• [AIM OF THE EXERCISE] Please return each of the entries that follow, unchanged in every word.

• [PROVIDED DATA]
◆ ◆ ◆ ◆ ◆

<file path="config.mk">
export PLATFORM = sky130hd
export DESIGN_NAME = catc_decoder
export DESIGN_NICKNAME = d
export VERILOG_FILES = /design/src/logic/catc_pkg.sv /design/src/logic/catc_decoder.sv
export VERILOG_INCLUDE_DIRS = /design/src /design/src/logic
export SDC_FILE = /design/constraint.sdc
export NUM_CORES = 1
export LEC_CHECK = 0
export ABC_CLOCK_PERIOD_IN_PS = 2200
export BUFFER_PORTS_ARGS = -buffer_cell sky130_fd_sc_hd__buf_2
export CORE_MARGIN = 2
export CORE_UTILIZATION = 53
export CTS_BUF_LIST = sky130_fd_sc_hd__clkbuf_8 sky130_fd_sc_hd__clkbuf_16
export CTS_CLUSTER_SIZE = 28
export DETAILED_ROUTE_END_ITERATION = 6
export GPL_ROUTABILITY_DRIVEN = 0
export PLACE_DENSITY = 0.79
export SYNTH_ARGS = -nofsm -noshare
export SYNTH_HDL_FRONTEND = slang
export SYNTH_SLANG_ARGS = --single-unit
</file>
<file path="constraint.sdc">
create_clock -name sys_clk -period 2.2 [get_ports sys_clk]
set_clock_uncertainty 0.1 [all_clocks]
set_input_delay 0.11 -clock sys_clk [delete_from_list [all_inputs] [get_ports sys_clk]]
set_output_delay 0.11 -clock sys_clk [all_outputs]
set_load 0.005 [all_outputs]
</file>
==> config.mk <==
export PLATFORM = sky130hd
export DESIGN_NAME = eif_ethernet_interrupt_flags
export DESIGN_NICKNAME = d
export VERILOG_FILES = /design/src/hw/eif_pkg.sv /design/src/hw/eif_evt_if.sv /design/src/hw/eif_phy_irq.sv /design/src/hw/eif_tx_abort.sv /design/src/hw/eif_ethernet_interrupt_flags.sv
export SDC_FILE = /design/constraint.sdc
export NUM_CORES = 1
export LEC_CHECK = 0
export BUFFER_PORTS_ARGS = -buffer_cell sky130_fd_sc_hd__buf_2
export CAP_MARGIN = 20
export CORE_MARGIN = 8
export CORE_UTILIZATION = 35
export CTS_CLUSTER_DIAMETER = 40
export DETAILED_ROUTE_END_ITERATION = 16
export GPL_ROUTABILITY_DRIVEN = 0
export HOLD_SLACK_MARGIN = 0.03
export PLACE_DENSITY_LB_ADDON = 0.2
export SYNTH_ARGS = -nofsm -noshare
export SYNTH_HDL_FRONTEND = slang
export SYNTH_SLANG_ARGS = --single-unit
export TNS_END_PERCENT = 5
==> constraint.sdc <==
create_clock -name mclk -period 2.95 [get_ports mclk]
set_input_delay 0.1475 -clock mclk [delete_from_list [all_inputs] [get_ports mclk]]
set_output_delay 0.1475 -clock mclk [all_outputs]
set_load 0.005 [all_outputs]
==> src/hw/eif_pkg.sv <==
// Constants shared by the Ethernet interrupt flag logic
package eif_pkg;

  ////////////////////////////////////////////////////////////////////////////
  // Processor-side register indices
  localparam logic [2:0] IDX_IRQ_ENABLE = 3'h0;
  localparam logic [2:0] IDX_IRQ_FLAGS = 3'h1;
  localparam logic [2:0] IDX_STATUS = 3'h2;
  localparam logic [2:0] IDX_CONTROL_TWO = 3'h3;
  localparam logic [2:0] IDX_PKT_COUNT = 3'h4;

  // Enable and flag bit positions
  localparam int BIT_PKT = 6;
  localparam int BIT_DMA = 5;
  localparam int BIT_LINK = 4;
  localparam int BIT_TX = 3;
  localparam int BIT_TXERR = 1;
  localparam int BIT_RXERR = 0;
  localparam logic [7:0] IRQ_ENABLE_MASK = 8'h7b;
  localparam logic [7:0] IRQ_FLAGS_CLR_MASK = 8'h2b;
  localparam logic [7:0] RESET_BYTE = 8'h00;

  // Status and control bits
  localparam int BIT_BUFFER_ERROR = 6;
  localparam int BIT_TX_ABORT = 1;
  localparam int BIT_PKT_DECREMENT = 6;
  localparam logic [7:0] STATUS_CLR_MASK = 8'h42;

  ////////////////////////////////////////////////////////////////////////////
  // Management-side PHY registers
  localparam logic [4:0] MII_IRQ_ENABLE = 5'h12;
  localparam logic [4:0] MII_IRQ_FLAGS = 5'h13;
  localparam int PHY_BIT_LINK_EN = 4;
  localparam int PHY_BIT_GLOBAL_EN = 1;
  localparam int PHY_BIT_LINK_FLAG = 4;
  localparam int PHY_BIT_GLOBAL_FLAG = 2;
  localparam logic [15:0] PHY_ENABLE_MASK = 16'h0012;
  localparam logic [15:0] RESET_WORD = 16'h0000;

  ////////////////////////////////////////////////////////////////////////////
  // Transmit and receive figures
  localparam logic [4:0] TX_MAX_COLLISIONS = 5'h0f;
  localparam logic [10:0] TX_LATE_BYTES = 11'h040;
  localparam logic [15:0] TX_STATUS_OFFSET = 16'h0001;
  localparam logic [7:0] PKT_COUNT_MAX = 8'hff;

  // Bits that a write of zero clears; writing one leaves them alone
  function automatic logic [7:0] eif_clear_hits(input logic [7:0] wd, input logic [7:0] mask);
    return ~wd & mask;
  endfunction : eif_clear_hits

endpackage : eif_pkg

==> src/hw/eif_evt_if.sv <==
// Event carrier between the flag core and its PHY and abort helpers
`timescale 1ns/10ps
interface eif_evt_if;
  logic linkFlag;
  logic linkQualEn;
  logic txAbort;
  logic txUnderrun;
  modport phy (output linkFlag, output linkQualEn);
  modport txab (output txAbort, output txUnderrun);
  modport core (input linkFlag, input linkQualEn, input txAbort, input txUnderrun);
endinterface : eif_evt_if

◆ ◆ ◆ ◆ ◆

• [TASK OUTPUT]
<file path="config.mk">
export PLATFORM = sky130hd
export DESIGN_NAME = catc_decoder
export DESIGN_NICKNAME = d
export VERILOG_FILES = /design/src/logic/catc_pkg.sv /design/src/logic/catc_decoder.sv
export VERILOG_INCLUDE_DIRS = /design/src /design/src/logic
export SDC_FILE = /design/constraint.sdc
export NUM_CORES = 1
export LEC_CHECK = 0
export ABC_CLOCK_PERIOD_IN_PS = 2200
export BUFFER_PORTS_ARGS = -buffer_cell sky130_fd_sc_hd__buf_2
export CORE_MARGIN = 2
export CORE_UTILIZATION = 53
export CTS_BUF_LIST = sky130_fd_sc_hd__clkbuf_8 sky130_fd_sc_hd__clkbuf_16
export CTS_CLUSTER_SIZE = 28
export DETAILED_ROUTE_END_ITERATION = 6
export GPL_ROUTABILITY_DRIVEN = 0
export PLACE_DENSITY = 0.79
export SYNTH_ARGS = -nofsm -noshare
export SYNTH_HDL_FRONTEND = slang
export SYNTH_SLANG_ARGS = --single-unit
</file>
<file path="constraint.sdc">
create_clock -name sys_clk -period 2.2 [get_ports sys_clk]
set_clock_uncertainty 0.1 [all_clocks]
set_input_delay 0.11 -clock sys_clk [delete_from_list [all_inputs] [get_ports sys_clk]]
set_output_delay 0.11 -clock sys_clk [all_outputs]
set_load 0.005 [all_outputs]
</file>
==> config.mk <==
export PLATFORM = sky130hd
export DESIGN_NAME = eif_ethernet_interrupt_flags
export DESIGN_NICKNAME = d
export VERILOG_FILES = /design/src/hw/eif_pkg.sv /design/src/hw/eif_evt_if.sv /design/src/hw/eif_phy_irq.sv /design/src/hw/eif_tx_abort.sv /design/src/hw/eif_ethernet_interrupt_flags.sv
export SDC_FILE = /design/constraint.sdc
export NUM_CORES = 1
export LEC_CHECK = 0
export BUFFER_PORTS_ARGS = -buffer_cell sky130_fd_sc_hd__buf_2
export CAP_MARGIN = 20
export CORE_MARGIN = 8
export CORE_UTILIZATION = 35
export CTS_CLUSTER_DIAMETER = 40
export DETAILED_ROUTE_END_ITERATION = 16
export GPL_ROUTABILITY_DRIVEN = 0
export HOLD_SLACK_MARGIN = 0.03
export PLACE_DENSITY_LB_ADDON = 0.2
export SYNTH_ARGS = -nofsm -noshare
export SYNTH_HDL_FRONTEND = slang
export SYNTH_SLANG_ARGS = --single-unit
export TNS_END_PERCENT = 5
==> constraint.sdc <==
create_clock -name mclk -period 2.95 [get_ports mclk]
set_input_delay 0.1475 -clock mclk [delete_from_list [all_inputs] [get_ports mclk]]
set_output_delay 0.1475 -clock mclk [all_outputs]
set_load 0.005 [all_outputs]
==> src/hw/eif_pkg.sv <==
// Constants shared by the Ethernet interrupt flag logic
package eif_pkg;

  ////////////////////////////////////////////////////////////////////////////
  // Processor-side register indices
  localparam logic [2:0] IDX_IRQ_ENABLE = 3'h0;
  localparam logic [2:0] IDX_IRQ_FLAGS = 3'h1;
  localparam logic [2:0] IDX_STATUS = 3'h2;
  localparam logic [2:0] IDX_CONTROL_TWO = 3'h3;
  localparam logic [2:0] IDX_PKT_COUNT = 3'h4;

  // Enable and flag bit positions
  localparam int BIT_PKT = 6;
  localparam int BIT_DMA = 5;
  localparam int BIT_LINK = 4;
  localparam int BIT_TX = 3;
  localparam int BIT_TXERR = 1;
  localparam int BIT_RXERR = 0;
  localparam logic [7:0] IRQ_ENABLE_MASK = 8'h7b;
  localparam logic [7:0] IRQ_FLAGS_CLR_MASK = 8'h2b;
  localparam logic [7:0] RESET_BYTE = 8'h00;

  // Status and control bits
  localparam int BIT_BUFFER_ERROR = 6;
  localparam int BIT_TX_ABORT = 1;
  localparam int BIT_PKT_DECREMENT = 6;
  localparam logic [7:0] STATUS_CLR_MASK = 8'h42;

  ////////////////////////////////////////////////////////////////////////////
  // Management-side PHY registers
  localparam logic [4:0] MII_IRQ_ENABLE = 5'h12;
  localparam logic [4:0] MII_IRQ_FLAGS = 5'h13;
  localparam int PHY_BIT_LINK_EN = 4;
  localparam int PHY_BIT_GLOBAL_EN = 1;
  localparam int PHY_BIT_LINK_FLAG = 4;
  localparam int PHY_BIT_GLOBAL_FLAG = 2;
  localparam logic [15:0] PHY_ENABLE_MASK = 16'h0012;
  localparam logic [15:0] RESET_WORD = 16'h0000;

  ////////////////////////////////////////////////////////////////////////////
  // Transmit and receive figures
  localparam logic [4:0] TX_MAX_COLLISIONS = 5'h0f;
  localparam logic [10:0] TX_LATE_BYTES = 11'h040;
  localparam logic [15:0] TX_STATUS_OFFSET = 16'h0001;
  localparam logic [7:0] PKT_COUNT_MAX = 8'hff;

  // Bits that a write of zero clears; writing one leaves them alone
  function automatic logic [7:0] eif_clear_hits(input logic [7:0] wd, input logic [7:0] mask);
    return ~wd & mask;
  endfunction : eif_clear_hits

endpackage : eif_pkg

==> src/hw/eif_evt_if.sv <==
// Event carrier between the flag core and its PHY and abort helpers
`timescale 1ns/10ps
interface eif_evt_if;
  logic linkFlag;
  logic linkQualEn;
  logic txAbort;
  logic txUnderrun;
  modport phy (output linkFlag, output linkQualEn);
  modport txab (output txAbort, output txUnderrun);
  modport core (input linkFlag, input linkQualEn, input txAbort, input txUnderrun);
endinterface : eif_evt_if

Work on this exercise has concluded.